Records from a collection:
________________
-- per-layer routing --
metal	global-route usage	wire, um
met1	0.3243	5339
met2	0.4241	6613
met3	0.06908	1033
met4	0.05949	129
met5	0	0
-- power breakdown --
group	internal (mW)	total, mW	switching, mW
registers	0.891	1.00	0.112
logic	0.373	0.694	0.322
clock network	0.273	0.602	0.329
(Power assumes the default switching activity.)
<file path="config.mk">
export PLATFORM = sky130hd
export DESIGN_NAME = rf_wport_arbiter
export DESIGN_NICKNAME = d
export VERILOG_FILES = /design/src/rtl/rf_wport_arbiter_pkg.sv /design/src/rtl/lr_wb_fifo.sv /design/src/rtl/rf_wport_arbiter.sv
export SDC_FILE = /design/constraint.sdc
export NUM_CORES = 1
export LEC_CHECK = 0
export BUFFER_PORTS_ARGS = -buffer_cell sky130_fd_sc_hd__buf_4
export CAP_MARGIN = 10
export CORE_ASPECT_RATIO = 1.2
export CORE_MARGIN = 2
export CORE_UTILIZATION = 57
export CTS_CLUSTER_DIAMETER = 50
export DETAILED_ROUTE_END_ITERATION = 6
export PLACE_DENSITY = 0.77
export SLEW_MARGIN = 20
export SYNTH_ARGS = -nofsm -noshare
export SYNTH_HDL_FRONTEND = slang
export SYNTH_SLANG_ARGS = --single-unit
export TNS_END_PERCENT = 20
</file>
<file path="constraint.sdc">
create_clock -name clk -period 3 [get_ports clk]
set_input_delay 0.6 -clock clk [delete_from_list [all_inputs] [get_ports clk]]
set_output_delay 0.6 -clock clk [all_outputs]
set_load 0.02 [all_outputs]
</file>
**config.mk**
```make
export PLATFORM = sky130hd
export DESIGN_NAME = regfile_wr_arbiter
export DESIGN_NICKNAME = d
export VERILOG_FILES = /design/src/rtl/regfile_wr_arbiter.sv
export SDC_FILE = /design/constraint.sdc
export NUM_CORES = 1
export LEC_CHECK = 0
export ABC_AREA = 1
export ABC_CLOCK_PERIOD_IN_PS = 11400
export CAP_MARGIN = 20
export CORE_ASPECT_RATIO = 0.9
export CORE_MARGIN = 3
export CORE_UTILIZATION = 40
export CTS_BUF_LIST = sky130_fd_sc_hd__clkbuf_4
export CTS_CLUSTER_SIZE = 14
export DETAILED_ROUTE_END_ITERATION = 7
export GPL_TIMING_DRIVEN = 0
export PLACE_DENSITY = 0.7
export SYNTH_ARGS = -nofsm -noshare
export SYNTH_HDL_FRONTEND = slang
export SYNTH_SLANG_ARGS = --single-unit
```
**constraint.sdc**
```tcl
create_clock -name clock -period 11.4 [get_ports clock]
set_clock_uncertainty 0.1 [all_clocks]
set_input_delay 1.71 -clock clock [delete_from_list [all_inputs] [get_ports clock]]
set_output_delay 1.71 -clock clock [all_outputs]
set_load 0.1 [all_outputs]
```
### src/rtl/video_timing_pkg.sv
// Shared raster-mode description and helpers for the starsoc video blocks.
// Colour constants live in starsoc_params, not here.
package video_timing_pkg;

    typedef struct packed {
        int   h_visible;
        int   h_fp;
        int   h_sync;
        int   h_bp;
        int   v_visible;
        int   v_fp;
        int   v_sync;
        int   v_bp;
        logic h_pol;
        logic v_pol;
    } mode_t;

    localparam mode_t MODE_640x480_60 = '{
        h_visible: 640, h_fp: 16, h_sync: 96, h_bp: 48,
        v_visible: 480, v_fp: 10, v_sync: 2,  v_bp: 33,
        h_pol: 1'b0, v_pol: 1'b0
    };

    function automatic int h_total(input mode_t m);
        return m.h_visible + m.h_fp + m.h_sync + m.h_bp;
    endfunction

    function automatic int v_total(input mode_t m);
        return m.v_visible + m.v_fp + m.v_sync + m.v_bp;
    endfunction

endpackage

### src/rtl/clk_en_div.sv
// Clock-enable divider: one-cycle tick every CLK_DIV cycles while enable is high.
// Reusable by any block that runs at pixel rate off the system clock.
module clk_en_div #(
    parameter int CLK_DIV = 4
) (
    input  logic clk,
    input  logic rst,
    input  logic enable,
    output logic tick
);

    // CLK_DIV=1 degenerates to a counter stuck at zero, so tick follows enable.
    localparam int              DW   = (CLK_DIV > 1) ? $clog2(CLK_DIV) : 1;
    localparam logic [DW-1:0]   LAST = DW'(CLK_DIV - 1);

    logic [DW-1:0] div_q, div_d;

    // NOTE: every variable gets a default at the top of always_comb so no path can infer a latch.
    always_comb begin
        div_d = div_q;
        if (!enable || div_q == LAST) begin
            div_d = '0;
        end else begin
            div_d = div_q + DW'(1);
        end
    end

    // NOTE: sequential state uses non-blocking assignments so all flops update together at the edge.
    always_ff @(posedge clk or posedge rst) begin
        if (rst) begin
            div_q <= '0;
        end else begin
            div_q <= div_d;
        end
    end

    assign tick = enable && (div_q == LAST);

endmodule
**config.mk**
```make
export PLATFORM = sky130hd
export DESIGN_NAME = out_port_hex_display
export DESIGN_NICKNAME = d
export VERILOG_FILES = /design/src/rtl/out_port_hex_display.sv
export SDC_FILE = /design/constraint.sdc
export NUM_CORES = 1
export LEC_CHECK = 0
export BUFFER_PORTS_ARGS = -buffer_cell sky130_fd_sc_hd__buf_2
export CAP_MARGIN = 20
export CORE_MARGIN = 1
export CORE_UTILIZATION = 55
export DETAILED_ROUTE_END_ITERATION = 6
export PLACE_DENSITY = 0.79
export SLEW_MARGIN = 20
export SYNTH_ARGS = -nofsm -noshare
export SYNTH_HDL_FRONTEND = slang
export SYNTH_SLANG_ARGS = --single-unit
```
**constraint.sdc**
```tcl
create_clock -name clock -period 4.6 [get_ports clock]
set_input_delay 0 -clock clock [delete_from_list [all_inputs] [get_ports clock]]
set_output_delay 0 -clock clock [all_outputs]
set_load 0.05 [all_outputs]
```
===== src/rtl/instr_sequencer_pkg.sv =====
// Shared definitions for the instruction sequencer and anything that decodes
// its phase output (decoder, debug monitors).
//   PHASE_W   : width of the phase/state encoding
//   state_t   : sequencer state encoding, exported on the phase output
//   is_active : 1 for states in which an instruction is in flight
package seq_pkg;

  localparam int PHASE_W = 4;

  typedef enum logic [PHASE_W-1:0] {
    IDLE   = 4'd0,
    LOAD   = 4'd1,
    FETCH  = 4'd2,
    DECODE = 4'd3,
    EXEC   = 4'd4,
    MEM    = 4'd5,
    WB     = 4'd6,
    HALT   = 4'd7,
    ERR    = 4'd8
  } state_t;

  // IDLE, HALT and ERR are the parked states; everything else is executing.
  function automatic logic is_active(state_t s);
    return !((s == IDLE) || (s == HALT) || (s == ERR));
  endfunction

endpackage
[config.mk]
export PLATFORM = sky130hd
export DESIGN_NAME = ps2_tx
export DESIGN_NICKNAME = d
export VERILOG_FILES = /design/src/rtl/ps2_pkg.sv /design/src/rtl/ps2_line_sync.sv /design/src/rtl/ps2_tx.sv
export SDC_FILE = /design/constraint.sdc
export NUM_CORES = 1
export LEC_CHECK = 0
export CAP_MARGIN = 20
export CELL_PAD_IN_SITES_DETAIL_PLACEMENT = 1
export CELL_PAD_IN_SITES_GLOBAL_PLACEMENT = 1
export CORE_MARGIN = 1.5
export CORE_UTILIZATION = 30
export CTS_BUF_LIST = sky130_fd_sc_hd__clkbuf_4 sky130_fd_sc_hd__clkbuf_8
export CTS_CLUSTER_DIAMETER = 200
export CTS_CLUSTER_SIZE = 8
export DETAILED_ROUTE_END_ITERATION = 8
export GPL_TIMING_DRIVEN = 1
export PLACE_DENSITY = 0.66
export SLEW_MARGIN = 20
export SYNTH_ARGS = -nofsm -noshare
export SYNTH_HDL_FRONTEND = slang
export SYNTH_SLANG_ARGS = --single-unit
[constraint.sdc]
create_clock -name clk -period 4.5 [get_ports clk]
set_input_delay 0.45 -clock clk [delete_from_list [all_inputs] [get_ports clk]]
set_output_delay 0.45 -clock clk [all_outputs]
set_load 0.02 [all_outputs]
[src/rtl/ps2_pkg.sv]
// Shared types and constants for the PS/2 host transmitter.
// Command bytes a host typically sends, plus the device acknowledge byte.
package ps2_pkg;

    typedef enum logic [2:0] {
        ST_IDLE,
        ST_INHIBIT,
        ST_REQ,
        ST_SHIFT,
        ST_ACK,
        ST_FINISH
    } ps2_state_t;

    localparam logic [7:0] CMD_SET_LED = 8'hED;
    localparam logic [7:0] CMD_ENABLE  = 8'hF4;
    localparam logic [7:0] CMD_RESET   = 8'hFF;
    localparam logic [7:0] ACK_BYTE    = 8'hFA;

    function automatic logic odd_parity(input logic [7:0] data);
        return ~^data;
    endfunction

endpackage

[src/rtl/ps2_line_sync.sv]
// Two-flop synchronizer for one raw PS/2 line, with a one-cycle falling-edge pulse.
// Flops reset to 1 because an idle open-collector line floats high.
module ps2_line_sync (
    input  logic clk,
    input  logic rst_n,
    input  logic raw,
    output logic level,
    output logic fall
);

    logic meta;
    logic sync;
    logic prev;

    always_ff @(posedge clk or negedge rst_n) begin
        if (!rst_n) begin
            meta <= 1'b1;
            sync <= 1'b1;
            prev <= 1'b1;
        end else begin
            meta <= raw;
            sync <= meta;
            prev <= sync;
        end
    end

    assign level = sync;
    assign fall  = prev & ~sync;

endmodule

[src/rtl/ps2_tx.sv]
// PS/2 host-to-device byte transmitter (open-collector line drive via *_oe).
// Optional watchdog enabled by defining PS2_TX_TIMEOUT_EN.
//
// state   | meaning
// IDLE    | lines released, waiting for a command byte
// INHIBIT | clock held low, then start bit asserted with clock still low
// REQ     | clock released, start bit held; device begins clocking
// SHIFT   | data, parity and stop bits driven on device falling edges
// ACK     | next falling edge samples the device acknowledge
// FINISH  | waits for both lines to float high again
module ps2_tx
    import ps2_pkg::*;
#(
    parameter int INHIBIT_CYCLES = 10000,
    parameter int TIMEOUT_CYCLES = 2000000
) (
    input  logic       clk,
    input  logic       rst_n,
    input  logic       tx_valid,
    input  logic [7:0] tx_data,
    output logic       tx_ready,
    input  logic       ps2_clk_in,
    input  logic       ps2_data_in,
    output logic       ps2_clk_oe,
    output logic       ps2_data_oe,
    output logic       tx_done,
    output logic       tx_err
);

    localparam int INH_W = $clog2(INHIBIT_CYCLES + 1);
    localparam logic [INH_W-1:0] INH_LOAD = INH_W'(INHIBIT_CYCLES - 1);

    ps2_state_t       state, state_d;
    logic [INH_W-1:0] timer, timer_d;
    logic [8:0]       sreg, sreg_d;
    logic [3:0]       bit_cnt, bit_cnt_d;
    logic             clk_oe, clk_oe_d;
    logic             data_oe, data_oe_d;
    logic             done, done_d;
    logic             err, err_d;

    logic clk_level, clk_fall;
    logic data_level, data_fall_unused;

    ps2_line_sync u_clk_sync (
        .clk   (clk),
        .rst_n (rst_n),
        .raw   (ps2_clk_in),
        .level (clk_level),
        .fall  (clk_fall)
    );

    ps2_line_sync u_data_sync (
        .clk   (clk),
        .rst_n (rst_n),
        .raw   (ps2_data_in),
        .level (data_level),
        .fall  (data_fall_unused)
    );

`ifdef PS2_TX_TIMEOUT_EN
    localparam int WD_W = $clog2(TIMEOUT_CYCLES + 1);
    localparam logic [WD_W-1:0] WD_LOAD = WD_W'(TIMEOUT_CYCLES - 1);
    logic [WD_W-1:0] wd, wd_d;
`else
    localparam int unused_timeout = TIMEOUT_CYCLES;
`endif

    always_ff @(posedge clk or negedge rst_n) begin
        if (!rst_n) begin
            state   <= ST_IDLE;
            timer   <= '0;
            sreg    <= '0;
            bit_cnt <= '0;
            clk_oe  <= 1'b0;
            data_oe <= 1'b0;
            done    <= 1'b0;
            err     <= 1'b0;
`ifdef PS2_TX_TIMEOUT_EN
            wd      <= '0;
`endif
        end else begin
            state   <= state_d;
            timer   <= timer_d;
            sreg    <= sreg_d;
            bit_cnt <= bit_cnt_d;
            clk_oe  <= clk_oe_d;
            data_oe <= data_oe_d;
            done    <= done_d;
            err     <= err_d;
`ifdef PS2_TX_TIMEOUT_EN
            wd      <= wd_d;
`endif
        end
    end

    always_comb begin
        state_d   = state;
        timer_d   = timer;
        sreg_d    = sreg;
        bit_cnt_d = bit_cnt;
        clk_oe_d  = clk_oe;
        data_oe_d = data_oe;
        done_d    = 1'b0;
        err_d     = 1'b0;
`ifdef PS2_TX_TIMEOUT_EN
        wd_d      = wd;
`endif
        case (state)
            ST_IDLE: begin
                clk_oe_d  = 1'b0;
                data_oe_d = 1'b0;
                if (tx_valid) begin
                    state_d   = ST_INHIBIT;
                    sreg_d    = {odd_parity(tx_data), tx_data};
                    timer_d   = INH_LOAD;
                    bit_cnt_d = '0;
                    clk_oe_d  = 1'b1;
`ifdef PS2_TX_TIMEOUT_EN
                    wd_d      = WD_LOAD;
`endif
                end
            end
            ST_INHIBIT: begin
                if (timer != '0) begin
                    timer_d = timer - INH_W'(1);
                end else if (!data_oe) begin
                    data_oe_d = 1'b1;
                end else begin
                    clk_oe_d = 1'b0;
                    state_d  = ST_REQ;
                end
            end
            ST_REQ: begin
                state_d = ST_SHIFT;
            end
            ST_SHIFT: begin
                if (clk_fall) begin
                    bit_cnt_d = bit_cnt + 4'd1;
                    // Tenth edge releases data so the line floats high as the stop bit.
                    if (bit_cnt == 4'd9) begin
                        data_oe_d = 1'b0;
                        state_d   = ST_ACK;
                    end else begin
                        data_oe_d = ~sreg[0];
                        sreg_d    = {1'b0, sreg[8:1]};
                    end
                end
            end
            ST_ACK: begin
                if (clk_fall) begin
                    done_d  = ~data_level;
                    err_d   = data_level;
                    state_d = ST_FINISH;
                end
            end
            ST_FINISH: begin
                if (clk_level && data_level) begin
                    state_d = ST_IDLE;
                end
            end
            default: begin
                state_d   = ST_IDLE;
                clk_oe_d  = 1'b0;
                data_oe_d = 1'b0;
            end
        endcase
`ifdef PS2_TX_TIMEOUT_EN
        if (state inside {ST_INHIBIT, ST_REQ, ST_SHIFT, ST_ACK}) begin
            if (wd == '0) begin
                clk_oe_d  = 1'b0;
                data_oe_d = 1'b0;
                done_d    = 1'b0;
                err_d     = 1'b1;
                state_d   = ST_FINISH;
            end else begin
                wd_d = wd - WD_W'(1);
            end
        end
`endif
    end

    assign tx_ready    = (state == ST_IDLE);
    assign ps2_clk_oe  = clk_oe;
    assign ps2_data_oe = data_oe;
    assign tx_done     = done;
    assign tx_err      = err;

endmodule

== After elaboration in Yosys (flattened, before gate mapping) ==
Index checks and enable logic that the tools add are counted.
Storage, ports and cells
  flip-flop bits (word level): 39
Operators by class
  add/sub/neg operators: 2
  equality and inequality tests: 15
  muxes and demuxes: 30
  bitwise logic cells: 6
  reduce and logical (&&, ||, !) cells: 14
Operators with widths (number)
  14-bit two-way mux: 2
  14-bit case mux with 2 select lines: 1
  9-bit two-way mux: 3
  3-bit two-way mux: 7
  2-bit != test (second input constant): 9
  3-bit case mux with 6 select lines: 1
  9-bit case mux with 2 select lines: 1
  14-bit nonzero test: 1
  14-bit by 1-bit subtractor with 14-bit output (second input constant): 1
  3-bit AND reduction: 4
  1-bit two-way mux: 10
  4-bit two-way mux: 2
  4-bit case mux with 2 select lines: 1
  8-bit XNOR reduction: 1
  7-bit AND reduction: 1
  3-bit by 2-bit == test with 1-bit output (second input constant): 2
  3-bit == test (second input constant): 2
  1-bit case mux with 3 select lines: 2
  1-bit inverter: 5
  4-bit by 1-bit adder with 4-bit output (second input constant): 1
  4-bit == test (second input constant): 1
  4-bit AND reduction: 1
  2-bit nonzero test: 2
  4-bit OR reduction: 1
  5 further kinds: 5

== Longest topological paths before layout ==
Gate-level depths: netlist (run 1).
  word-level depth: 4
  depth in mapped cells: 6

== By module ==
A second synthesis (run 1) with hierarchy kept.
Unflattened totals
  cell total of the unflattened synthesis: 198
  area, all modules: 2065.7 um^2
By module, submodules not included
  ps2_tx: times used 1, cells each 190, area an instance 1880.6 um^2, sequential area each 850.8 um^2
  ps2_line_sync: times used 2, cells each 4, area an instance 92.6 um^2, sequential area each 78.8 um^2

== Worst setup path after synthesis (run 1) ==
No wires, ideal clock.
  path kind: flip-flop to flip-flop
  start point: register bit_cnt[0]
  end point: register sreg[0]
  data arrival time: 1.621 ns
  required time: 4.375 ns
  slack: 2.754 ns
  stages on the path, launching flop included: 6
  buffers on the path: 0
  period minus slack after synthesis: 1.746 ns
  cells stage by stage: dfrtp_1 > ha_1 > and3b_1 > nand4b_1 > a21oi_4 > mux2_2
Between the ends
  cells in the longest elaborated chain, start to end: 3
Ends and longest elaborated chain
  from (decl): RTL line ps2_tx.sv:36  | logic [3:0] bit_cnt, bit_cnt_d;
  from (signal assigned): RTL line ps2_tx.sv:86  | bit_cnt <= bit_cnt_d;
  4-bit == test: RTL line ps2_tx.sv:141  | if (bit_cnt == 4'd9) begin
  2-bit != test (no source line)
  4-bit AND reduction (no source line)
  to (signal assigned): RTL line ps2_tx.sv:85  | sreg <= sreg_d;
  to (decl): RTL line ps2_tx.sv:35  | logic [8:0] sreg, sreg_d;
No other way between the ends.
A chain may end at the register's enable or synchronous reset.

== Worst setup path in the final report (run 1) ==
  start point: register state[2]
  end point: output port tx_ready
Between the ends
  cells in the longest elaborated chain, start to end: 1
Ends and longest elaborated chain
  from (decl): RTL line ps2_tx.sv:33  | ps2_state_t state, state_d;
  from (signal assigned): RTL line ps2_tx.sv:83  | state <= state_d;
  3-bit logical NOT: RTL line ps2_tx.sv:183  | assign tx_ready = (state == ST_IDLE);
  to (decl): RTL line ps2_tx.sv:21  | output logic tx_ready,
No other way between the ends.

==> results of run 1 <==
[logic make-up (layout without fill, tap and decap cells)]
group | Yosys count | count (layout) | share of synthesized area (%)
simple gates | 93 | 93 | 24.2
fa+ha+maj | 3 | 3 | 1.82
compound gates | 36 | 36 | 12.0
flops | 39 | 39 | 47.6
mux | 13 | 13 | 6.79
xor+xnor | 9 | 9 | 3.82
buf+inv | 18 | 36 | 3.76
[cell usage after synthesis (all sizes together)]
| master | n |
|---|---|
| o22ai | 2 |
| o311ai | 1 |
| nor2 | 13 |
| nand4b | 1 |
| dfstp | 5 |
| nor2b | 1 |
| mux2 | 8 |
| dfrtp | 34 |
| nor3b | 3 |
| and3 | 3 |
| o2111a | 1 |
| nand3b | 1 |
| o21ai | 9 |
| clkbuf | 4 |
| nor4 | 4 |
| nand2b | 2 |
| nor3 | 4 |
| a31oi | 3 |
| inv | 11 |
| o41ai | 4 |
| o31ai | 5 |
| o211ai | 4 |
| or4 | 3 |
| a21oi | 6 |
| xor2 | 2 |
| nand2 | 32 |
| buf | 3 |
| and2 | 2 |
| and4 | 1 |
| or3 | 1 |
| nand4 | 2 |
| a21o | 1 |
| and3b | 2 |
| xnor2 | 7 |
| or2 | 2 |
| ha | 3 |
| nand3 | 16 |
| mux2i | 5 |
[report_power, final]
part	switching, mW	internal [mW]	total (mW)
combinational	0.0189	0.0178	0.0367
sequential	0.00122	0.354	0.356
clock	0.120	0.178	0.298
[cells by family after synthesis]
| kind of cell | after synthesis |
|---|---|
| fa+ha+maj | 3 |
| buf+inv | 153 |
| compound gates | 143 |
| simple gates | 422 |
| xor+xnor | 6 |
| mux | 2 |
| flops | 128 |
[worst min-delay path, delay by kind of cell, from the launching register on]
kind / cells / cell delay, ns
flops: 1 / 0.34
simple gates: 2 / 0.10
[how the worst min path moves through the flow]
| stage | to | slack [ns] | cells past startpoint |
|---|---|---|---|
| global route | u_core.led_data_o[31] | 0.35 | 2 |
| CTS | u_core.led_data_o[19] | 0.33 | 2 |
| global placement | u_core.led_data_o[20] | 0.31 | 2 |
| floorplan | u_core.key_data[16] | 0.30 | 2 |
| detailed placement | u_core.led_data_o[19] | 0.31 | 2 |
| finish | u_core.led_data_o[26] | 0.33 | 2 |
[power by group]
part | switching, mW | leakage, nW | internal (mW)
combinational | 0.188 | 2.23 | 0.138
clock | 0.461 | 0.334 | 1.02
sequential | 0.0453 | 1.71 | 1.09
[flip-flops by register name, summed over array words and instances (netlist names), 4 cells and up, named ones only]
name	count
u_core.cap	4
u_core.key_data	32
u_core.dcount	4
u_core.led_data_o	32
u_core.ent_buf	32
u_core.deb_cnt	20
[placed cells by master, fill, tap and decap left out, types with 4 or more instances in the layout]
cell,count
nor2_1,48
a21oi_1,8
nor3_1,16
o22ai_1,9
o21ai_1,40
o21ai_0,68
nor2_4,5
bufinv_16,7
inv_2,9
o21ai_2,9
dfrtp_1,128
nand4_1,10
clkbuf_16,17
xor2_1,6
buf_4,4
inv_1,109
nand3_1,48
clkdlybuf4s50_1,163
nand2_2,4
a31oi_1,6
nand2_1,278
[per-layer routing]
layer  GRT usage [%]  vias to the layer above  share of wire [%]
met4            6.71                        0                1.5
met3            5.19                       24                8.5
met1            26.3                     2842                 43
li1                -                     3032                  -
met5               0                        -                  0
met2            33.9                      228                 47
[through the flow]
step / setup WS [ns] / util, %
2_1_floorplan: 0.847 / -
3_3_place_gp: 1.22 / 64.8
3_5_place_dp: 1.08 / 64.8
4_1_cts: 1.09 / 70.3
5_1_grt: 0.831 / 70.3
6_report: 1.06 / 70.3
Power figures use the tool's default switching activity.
________________
• [What is needed]:
Search the entries above for "layer". Show every line that has it.

• [Result]:
-- per-layer routing --
[per-layer routing]
layer  GRT usage [%]  vias to the layer above  share of wire [%]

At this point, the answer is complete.